The plants and flowers and trees that surround you on all sides in the jungle make every way you look seem the same. An outsider would be hard pressed to find anything — let alone elephant poop — without help from people who know the forest well.

Knowing this, Trip tracked his journey on GPS so he could find his way back if he — inevitably — lost his way. After three weeks of walking through the jungle, Trip and his guides were able to collect several samples, which is remarkable given that finding elephant dung in a swath of forest the size of West Virginia and overrun with elephant poachers is like running into a friend on the far side of the world.

What’s even more remarkable, though, is that at the end of every day — after having walked in circles according to the GPS — his pygmy guides were able to walk a dead-straight line back to their village.

The local pygmy guides could walk in circles for hours, then make a beeline back to the village. (Photograph courtesy Trip Jennings and Andy Maser)

That’s what got me thinking — the idea that people can still navigate without maps, or GPS, or a compass. So I set out on what has become a year-long search to find more examples of how humans find their way around the world.

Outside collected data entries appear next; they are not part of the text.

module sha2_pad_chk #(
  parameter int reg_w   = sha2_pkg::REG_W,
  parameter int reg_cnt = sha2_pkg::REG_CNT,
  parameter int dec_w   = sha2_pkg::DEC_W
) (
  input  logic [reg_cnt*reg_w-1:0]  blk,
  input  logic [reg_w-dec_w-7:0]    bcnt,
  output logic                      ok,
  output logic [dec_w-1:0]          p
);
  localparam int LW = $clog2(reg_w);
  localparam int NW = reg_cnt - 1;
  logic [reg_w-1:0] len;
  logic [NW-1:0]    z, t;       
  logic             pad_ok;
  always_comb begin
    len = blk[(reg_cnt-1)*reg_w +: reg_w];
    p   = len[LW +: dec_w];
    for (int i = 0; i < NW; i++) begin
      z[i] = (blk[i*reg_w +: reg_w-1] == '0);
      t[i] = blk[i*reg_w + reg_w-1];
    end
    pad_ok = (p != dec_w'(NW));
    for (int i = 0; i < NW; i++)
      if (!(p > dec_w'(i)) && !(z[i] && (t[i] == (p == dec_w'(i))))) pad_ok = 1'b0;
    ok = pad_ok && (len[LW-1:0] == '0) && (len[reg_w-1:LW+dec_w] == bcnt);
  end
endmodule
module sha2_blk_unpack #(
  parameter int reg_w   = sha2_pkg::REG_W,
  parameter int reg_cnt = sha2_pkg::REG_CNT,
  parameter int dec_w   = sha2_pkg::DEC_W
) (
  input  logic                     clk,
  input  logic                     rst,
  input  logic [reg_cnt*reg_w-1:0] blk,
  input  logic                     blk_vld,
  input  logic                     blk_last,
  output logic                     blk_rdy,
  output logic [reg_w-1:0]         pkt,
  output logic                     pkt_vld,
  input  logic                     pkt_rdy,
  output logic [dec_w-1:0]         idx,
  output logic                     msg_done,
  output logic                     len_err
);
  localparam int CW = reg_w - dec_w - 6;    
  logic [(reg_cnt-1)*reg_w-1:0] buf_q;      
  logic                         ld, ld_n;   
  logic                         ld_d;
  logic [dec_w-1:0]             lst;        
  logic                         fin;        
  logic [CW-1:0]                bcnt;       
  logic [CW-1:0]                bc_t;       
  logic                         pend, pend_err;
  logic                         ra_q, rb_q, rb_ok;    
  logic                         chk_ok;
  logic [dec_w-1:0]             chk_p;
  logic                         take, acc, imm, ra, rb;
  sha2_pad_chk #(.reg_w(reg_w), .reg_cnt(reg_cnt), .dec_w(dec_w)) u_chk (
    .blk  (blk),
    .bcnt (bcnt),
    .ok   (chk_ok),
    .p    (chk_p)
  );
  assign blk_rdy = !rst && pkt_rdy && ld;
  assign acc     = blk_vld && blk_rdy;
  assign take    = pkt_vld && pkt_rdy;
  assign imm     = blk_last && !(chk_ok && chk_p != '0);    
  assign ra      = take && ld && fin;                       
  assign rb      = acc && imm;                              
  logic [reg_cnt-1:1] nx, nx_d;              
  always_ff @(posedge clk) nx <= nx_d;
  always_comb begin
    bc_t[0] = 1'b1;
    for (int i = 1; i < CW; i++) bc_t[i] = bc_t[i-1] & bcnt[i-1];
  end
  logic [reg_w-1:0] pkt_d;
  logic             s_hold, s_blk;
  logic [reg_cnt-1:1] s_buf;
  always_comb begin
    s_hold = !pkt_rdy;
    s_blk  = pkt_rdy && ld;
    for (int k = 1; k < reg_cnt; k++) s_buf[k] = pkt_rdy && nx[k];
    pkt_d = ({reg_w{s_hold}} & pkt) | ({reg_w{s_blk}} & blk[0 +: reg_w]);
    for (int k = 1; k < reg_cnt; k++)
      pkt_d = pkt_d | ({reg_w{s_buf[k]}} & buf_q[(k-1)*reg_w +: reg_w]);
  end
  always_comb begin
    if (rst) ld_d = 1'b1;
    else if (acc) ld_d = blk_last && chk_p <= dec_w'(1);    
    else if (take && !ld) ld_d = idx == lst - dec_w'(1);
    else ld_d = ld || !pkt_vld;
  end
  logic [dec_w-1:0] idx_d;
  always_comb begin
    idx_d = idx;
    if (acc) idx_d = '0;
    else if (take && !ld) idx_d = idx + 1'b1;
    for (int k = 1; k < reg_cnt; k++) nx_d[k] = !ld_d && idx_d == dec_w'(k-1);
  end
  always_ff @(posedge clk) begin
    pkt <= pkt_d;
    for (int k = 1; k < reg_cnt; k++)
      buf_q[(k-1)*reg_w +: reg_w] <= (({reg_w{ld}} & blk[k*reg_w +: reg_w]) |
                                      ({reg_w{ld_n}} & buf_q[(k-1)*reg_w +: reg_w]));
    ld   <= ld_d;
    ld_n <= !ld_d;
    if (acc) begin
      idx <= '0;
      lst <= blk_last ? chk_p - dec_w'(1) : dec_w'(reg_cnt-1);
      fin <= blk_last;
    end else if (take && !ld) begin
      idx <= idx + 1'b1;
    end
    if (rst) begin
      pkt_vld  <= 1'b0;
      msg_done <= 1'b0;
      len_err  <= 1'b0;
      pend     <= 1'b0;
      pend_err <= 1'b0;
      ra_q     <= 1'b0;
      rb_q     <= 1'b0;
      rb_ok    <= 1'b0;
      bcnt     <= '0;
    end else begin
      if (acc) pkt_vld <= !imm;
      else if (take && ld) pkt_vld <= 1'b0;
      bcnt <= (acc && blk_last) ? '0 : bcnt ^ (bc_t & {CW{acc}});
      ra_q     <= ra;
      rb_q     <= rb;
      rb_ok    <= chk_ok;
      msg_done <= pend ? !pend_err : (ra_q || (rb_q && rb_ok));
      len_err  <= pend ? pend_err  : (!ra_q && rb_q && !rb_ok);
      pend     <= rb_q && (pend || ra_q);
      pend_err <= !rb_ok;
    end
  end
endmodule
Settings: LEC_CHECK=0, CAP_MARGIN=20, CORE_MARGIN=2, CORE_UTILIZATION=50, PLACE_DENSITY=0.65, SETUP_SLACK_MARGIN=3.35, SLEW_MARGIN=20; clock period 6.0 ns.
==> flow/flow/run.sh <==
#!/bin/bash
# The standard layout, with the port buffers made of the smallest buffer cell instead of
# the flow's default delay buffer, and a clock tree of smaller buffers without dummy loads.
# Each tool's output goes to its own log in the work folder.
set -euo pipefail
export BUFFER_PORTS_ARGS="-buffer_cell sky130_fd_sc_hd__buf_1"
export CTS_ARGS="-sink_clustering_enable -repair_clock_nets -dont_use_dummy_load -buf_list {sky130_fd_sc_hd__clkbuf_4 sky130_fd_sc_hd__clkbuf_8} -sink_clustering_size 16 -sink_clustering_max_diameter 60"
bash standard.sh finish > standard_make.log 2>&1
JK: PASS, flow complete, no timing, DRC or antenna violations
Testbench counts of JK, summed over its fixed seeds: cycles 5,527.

Shadows, waves, wind, sun, animals, plants, scents, stars, songs, and stories. All of these provide clues to people on the move, clues that help them navigate across the land and sea. Clues that become so second-nature that they’re almost imperceptible. The je ne sais qua of human navigation.

In the Sahara, the Tuareg rely on the shapes of dunes and the shadow cast from their body to find the next well for water. Inuit hunters in the Arctic meditate on the wind against their face and study the underside of clouds to find their way home.

In Australia, Aborigines travel between sacred sites by singing songs laced with notes from the land, each note a tree or rock or billabong that, much like a street sign, shows them where to walk next. As long as they know the song, they know the way.

And the pygmies, like those who guided Trip on his search for dung, are able to walk home in a straight line through a forest where there is no wind and the canopy is a curtain that hides the sun and stars, because on every journey they commit to memory every turn and every step, a process known as dead reckoning that allows them, at every point of the way, to know exactly where they are in relation to their village.

So even while our ways of navigating differ wildly, it’s something we all share. Just like breathing.